Scalable Near-duplicate Detection (Master Thesis, Finished)

Author

Silvan Heller

Description

With the ever-increasing volume of available multimedia comes an increase in unattributed sharing and derivates of multimedia, creating the need for a system with the ability to track the flow of images across the web in general and social media in particular. While a lot of work has been done in individual areas such as network analysis, near-duplicate detection of images, near-duplicate index structures, data collection and retrieval, we are unaware of an openly available system which integrates all components. In this thesis, we bridge the gap between those individual components by proposing an architecture for truly scalable near-duplicate detection.

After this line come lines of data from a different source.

===== config.mk =====
export PLATFORM = sky130hd
export DESIGN_NAME = b2da_fifo
export DESIGN_NICKNAME = d
export VERILOG_FILES = /design/src/hdl/binary_to_decimal_ascii_defines.svh /design/src/hdl/b2da_pkg.sv /design/src/hdl/b2da_fifo.sv
export SDC_FILE = /design/constraint.sdc
export NUM_CORES = 1
export LEC_CHECK = 0
export ABC_CLOCK_PERIOD_IN_PS = 1620
export BUFFER_PORTS_ARGS = -buffer_cell sky130_fd_sc_hd__buf_4
export CELL_PAD_IN_SITES_DETAIL_PLACEMENT = 1
export CELL_PAD_IN_SITES_GLOBAL_PLACEMENT = 1
export CORE_MARGIN = 2
export CORE_UTILIZATION = 40
export CTS_CLUSTER_DIAMETER = 80
export DETAILED_ROUTE_END_ITERATION = 12
export GPL_TIMING_DRIVEN = 0
export PLACE_DENSITY = 0.82
export SKIP_CTS_REPAIR_TIMING = 1
export SLEW_MARGIN = 20
export SYNTH_ARGS = -nofsm -noshare
export SYNTH_HDL_FRONTEND = slang
export SYNTH_SLANG_ARGS = --single-unit

===== constraint.sdc =====
create_clock -name clk -period 1.62 [get_ports clk]
set_input_delay 0.081 -clock clk [delete_from_list [all_inputs] [get_ports clk]]
set_output_delay 0.081 -clock clk [all_outputs]
set_load 0.01 [all_outputs]

===== src/hdl/binary_to_decimal_ascii_defines.svh =====
// Assertion macros for the binary to decimal ASCII converter.
`ifndef BINARY_TO_DECIMAL_ASCII_DEFINES_SVH
`define BINARY_TO_DECIMAL_ASCII_DEFINES_SVH
`ifndef SYNTH
// same-cycle implication
`define B2DA_ASSERT_IMPL(lbl, clk, rst_n, ante, cons) \
	lbl: assert property (@(posedge clk) disable iff (!rst_n) (ante) |-> (cons)) \
		else $error("assertion failed");
// next-cycle implication
`define B2DA_ASSERT_NEXT(lbl, clk, rst_n, ante, cons) \
	lbl: assert property (@(posedge clk) disable iff (!rst_n) (ante) |=> (cons)) \
		else $error("assertion failed");
`else
`define B2DA_ASSERT_IMPL(lbl, clk, rst_n, ante, cons)
`define B2DA_ASSERT_NEXT(lbl, clk, rst_n, ante, cons)
`endif
`endif


===== src/hdl/b2da_pkg.sv =====
package b2da_pkg;

	localparam int unsigned VALUE_BITS_DEF = 31;
	localparam int unsigned DIG_BITS       = 4;
	localparam int unsigned BITS_PER_STEP  = 4;
	localparam int unsigned FIFO_DEPTH     = 2;
	localparam int unsigned CHAR_BITS      = 6;
	localparam logic [CHAR_BITS-1:0] ASCII_ZERO = 6'd48;

	typedef enum logic [1:0] {
		F_IDLE,
		F_CONV,
		F_PUSH
	} front_state_t;

	typedef struct packed {
		logic full;
		logic empty;
	} fifo_status_t;

endpackage


===== src/hdl/b2da_fifo.sv =====
module b2da_fifo import b2da_pkg::*; #(
	parameter int unsigned WIDTH = 8
) (
	input  logic             clk,
	input  logic             arst_n,
	input  logic             push,
	input  logic [WIDTH-1:0] push_data,
	input  logic             pop,
	output logic [WIDTH-1:0] pop_data,
	output fifo_status_t     status
);

	localparam int unsigned PW = $clog2(FIFO_DEPTH);
	localparam int unsigned NW = $clog2(FIFO_DEPTH + 1);
	localparam logic [NW-1:0] FULL_CNT = NW'(FIFO_DEPTH);

	logic [WIDTH-1:0] mem_q [FIFO_DEPTH];
	logic [PW-1:0]    wr_q, rd_q;
	logic [NW-1:0]    cnt_q;

	assign status.full  = (cnt_q == FULL_CNT);
	assign status.empty = (cnt_q == '0);
	assign pop_data     = mem_q[rd_q];

	always_ff @(posedge clk or negedge arst_n) begin
		if (!arst_n) begin
			wr_q  <= '0;
			rd_q  <= '0;
			cnt_q <= '0;
		end else begin
			if (push) begin
				wr_q <= wr_q + 1'b1;
			end
			if (pop) begin
				rd_q <= rd_q + 1'b1;
			end
			unique case ({push, pop})
				2'b10:   cnt_q <= cnt_q + 1'b1;
				2'b01:   cnt_q <= cnt_q - 1'b1;
				default: cnt_q <= cnt_q;
			endcase
		end
	end

	always_ff @(posedge clk) begin
		if (push) begin
			mem_q[wr_q] <= push_data;
		end
	end

endmodule
[src/hdl/b2da_in_if.sv]
interface b2da_in_if import b2da_pkg::*; #(
	parameter int unsigned VALUE_BITS = VALUE_BITS_DEF
);
	logic                  valid;
	logic                  ready;
	logic [VALUE_BITS-1:0] value;

	modport source(output valid, output value, input ready);
	modport sink(input valid, input value, output ready);
endinterface

[src/hdl/b2da_front.sv]
module b2da_front import b2da_pkg::*; #(
	parameter int unsigned VALUE_BITS = VALUE_BITS_DEF,
	parameter int unsigned NDIG       = ((VALUE_BITS * 1233) >> 12) + 1,
	parameter int unsigned CW         = $clog2(NDIG),
	parameter int unsigned ENTRY_W    = NDIG * DIG_BITS + CW
) (
	input  logic               clk,
	input  logic               arst_n,
	b2da_in_if.sink            in_ch,
	output logic               push,
	output logic [ENTRY_W-1:0] push_data,
	input  fifo_status_t       status
);

	localparam int unsigned STEPS = (VALUE_BITS + BITS_PER_STEP - 1) / BITS_PER_STEP;
	localparam int unsigned PADW  = STEPS * BITS_PER_STEP;
	localparam int unsigned SW    = (STEPS > 1) ? $clog2(STEPS) : 1;
	localparam int unsigned BCDW  = NDIG * DIG_BITS;
	localparam logic [SW-1:0] LAST_STEP = SW'(STEPS - 1);

	front_state_t    state_q, state_d;
	logic [BCDW-1:0] bcd_q, bcd_n;
	logic [PADW-1:0] bin_q, bin_n;
	logic [SW-1:0]   step_q;
	logic [CW-1:0]   cnt_m1;

	// double dabble, several bits per cycle
	always_comb begin
		bcd_n = bcd_q;
		bin_n = bin_q;
		for (int b = 0; b < BITS_PER_STEP; b++) begin
			for (int d = 0; d < NDIG; d++) begin
				if (bcd_n[d*DIG_BITS +: DIG_BITS] >= 4'd5) begin
					bcd_n[d*DIG_BITS +: DIG_BITS] = bcd_n[d*DIG_BITS +: DIG_BITS] + 4'd3;
				end
			end
			bcd_n = {bcd_n[BCDW-2:0], bin_n[PADW-1]};
			bin_n = {bin_n[PADW-2:0], 1'b0};
		end
	end

	// highest nonzero digit
	always_comb begin
		cnt_m1 = '0;
		for (int d = 1; d < NDIG; d++) begin
			if (bcd_q[d*DIG_BITS +: DIG_BITS] != '0) begin
				cnt_m1 = CW'(d);
			end
		end
	end

	assign push_data = {cnt_m1, bcd_q};

	always_ff @(posedge clk or negedge arst_n) begin
		if (!arst_n) begin
			state_q <= F_IDLE;
		end else begin
			state_q <= state_d;
		end
	end

	always_comb begin
		state_d     = state_q;
		in_ch.ready = 1'b0;
		push        = 1'b0;
		unique case (state_q)
			F_IDLE: begin
				in_ch.ready = 1'b1;
				if (in_ch.valid) begin
					state_d = F_CONV;
				end
			end
			F_CONV: begin
				if (step_q == '0) begin
					state_d = F_PUSH;
				end
			end
			F_PUSH: begin
				if (!status.full) begin
					push    = 1'b1;
					state_d = F_IDLE;
				end
			end
			default: state_d = F_IDLE;
		endcase
	end

	always_ff @(posedge clk) begin
		if (in_ch.valid && in_ch.ready) begin
			bin_q  <= PADW'(in_ch.value);
			bcd_q  <= '0;
			step_q <= LAST_STEP;
		end else if (state_q == F_CONV) begin
			bin_q  <= bin_n;
			bcd_q  <= bcd_n;
			step_q <= step_q - 1'b1;
		end
	end

endmodule
### src/rtl/lzwsd_pkg.sv
// Shared constants and types for the LZW stream decoder.
// No dependencies; imported by the core and the chain walker.
`timescale 1ns / 1ps

package lzwsd_pkg;

    localparam int LZWSD_MAX_WIDTH_BITS = 12;
    localparam int LITERAL_CODES        = 256;
    localparam int MIN_CODE_WIDTH       = 9;

    // operation codes (s_tuser)
    localparam logic [1:0] OP_PUSH = 2'd0;
    localparam logic [1:0] OP_PULL = 2'd1;
    localparam logic [1:0] OP_END  = 2'd2;
    localparam logic [1:0] OP_NOP  = 2'd3;

    // decoder modes
    localparam logic [2:0] MODE_COLLECT = 3'd0;
    localparam logic [2:0] MODE_DRAIN   = 3'd1;
    localparam logic [2:0] MODE_AWAIT   = 3'd2;
    localparam logic [2:0] MODE_ENDED   = 3'd3;
    localparam logic [2:0] MODE_ERROR   = 3'd4;

    // error kinds
    localparam logic [1:0] ERR_NONE      = 2'd0;
    localparam logic [1:0] ERR_MALFORMED = 2'd1;
    localparam logic [1:0] ERR_LIMIT     = 2'd2;
    localparam logic [1:0] ERR_CHAIN     = 2'd3;

    // status codes
    localparam logic [1:0] ST_PROGRESS   = 2'd0;
    localparam logic [1:0] ST_NEED_INPUT = 2'd1;
    localparam logic [1:0] ST_END        = 2'd2;
    localparam logic [1:0] ST_ERROR      = 2'd3;

    // configuration register indexes
    localparam logic [1:0] CFG_MAX_WIDTH  = 2'd0;
    localparam logic [1:0] CFG_FRAME_SIZE = 2'd1;
    localparam logic [1:0] CFG_IN_LIMIT   = 2'd2;

    typedef struct packed {
        logic       done;
        logic       ok;
        logic [7:0] val;
    } walk_res_t;

endpackage

### src/rtl/lzwsd_chain_walk.sv
// Prefix chain walker: finds byte 'off' of the phrase for a code, one
// dictionary read and one compare step per link. Uses lzwsd_pkg.
`timescale 1ns / 1ps

module lzwsd_chain_walk #(
    parameter int CW = 12,
    parameter int LW = 13
) (
    input  logic                    aclk,
    input  logic                    aresetn,
    input  logic                    start,
    input  logic [CW-1:0]           start_code,
    input  logic [LW-1:0]           start_off,
    input  logic [CW:0]             next_free,
    output logic                    rd_en,
    output logic [CW-1:0]           rd_addr,
    input  logic [CW+LW+15:0]       rd_data,
    output lzwsd_pkg::walk_res_t    res
);
    import lzwsd_pkg::*;

    localparam logic [1:0] W_IDLE  = 2'd0;
    localparam logic [1:0] W_CHECK = 2'd1;
    localparam logic [1:0] W_EVAL  = 2'd2;

    logic [1:0]    state_reg, state_next;
    logic [CW-1:0] code_reg, code_next;
    logic [LW-1:0] off_reg, off_next;
    walk_res_t     res_reg, res_next;

    logic [LW-1:0] e_len;
    logic [7:0]    e_trail;
    logic [CW-1:0] e_prefix;

    assign e_len    = rd_data[LW-1:0];
    assign e_trail  = rd_data[LW+15:LW+8];
    assign e_prefix = rd_data[CW+LW+15:LW+16];
    assign rd_addr  = code_reg - CW'(LITERAL_CODES);
    assign res      = res_reg;

    always_comb begin
        state_next = state_reg;
        code_next  = code_reg;
        off_next   = off_reg;
        res_next   = '0;
        rd_en      = 1'b0;
        case (state_reg)
            W_IDLE: begin
                if (start) begin
                    code_next  = start_code;
                    off_next   = start_off;
                    state_next = W_CHECK;
                end
            end
            W_CHECK: begin
                if (code_reg[CW-1:8] == '0) begin
                    // literal ends the chain
                    res_next.done = 1'b1;
                    res_next.ok   = (off_reg == '0);
                    res_next.val  = code_reg[7:0];
                    state_next    = W_IDLE;
                end else if ({1'b0, code_reg} >= next_free) begin
                    res_next.done = 1'b1;
                    state_next    = W_IDLE;
                end else begin
                    rd_en      = 1'b1;
                    state_next = W_EVAL;
                end
            end
            W_EVAL: begin
                if (e_len != '0 && (e_len - LW'(1)) == off_reg) begin
                    res_next.done = 1'b1;
                    res_next.ok   = 1'b1;
                    res_next.val  = e_trail;
                    state_next    = W_IDLE;
                end else if (e_len <= off_reg || e_prefix >= code_reg) begin
                    res_next.done = 1'b1;
                    state_next    = W_IDLE;
                end else begin
                    code_next  = e_prefix;
                    state_next = W_CHECK;
                end
            end
            default: state_next = W_IDLE;
        endcase
    end

    always_ff @(posedge aclk) begin
        if (!aresetn) begin
            state_reg <= W_IDLE;
            res_reg   <= '0;
            code_reg  <= '0;
            off_reg   <= '0;
        end else begin
            state_reg <= state_next;
            res_reg   <= res_next;
            code_reg  <= code_next;
            off_reg   <= off_next;
        end
    end

endmodule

There are various kinds of visual near-duplicates. We select chosen modifications and implement an image fingerprinting scheme to detect them efficiently. Four different building blocks are identified for our system. In the first building block, we introduce a generic data model and discuss its requirements in the context of two social networks, Twitter and Reddit. The second building block is a distributed data collection module since our vision requires data beyond available research datasets. In the third building block, we discuss data storage for both raw multimedia content and metadata. The fourth and final building block is concerned with data retrieval. We make extensions to the vitrivr stack to fit our system.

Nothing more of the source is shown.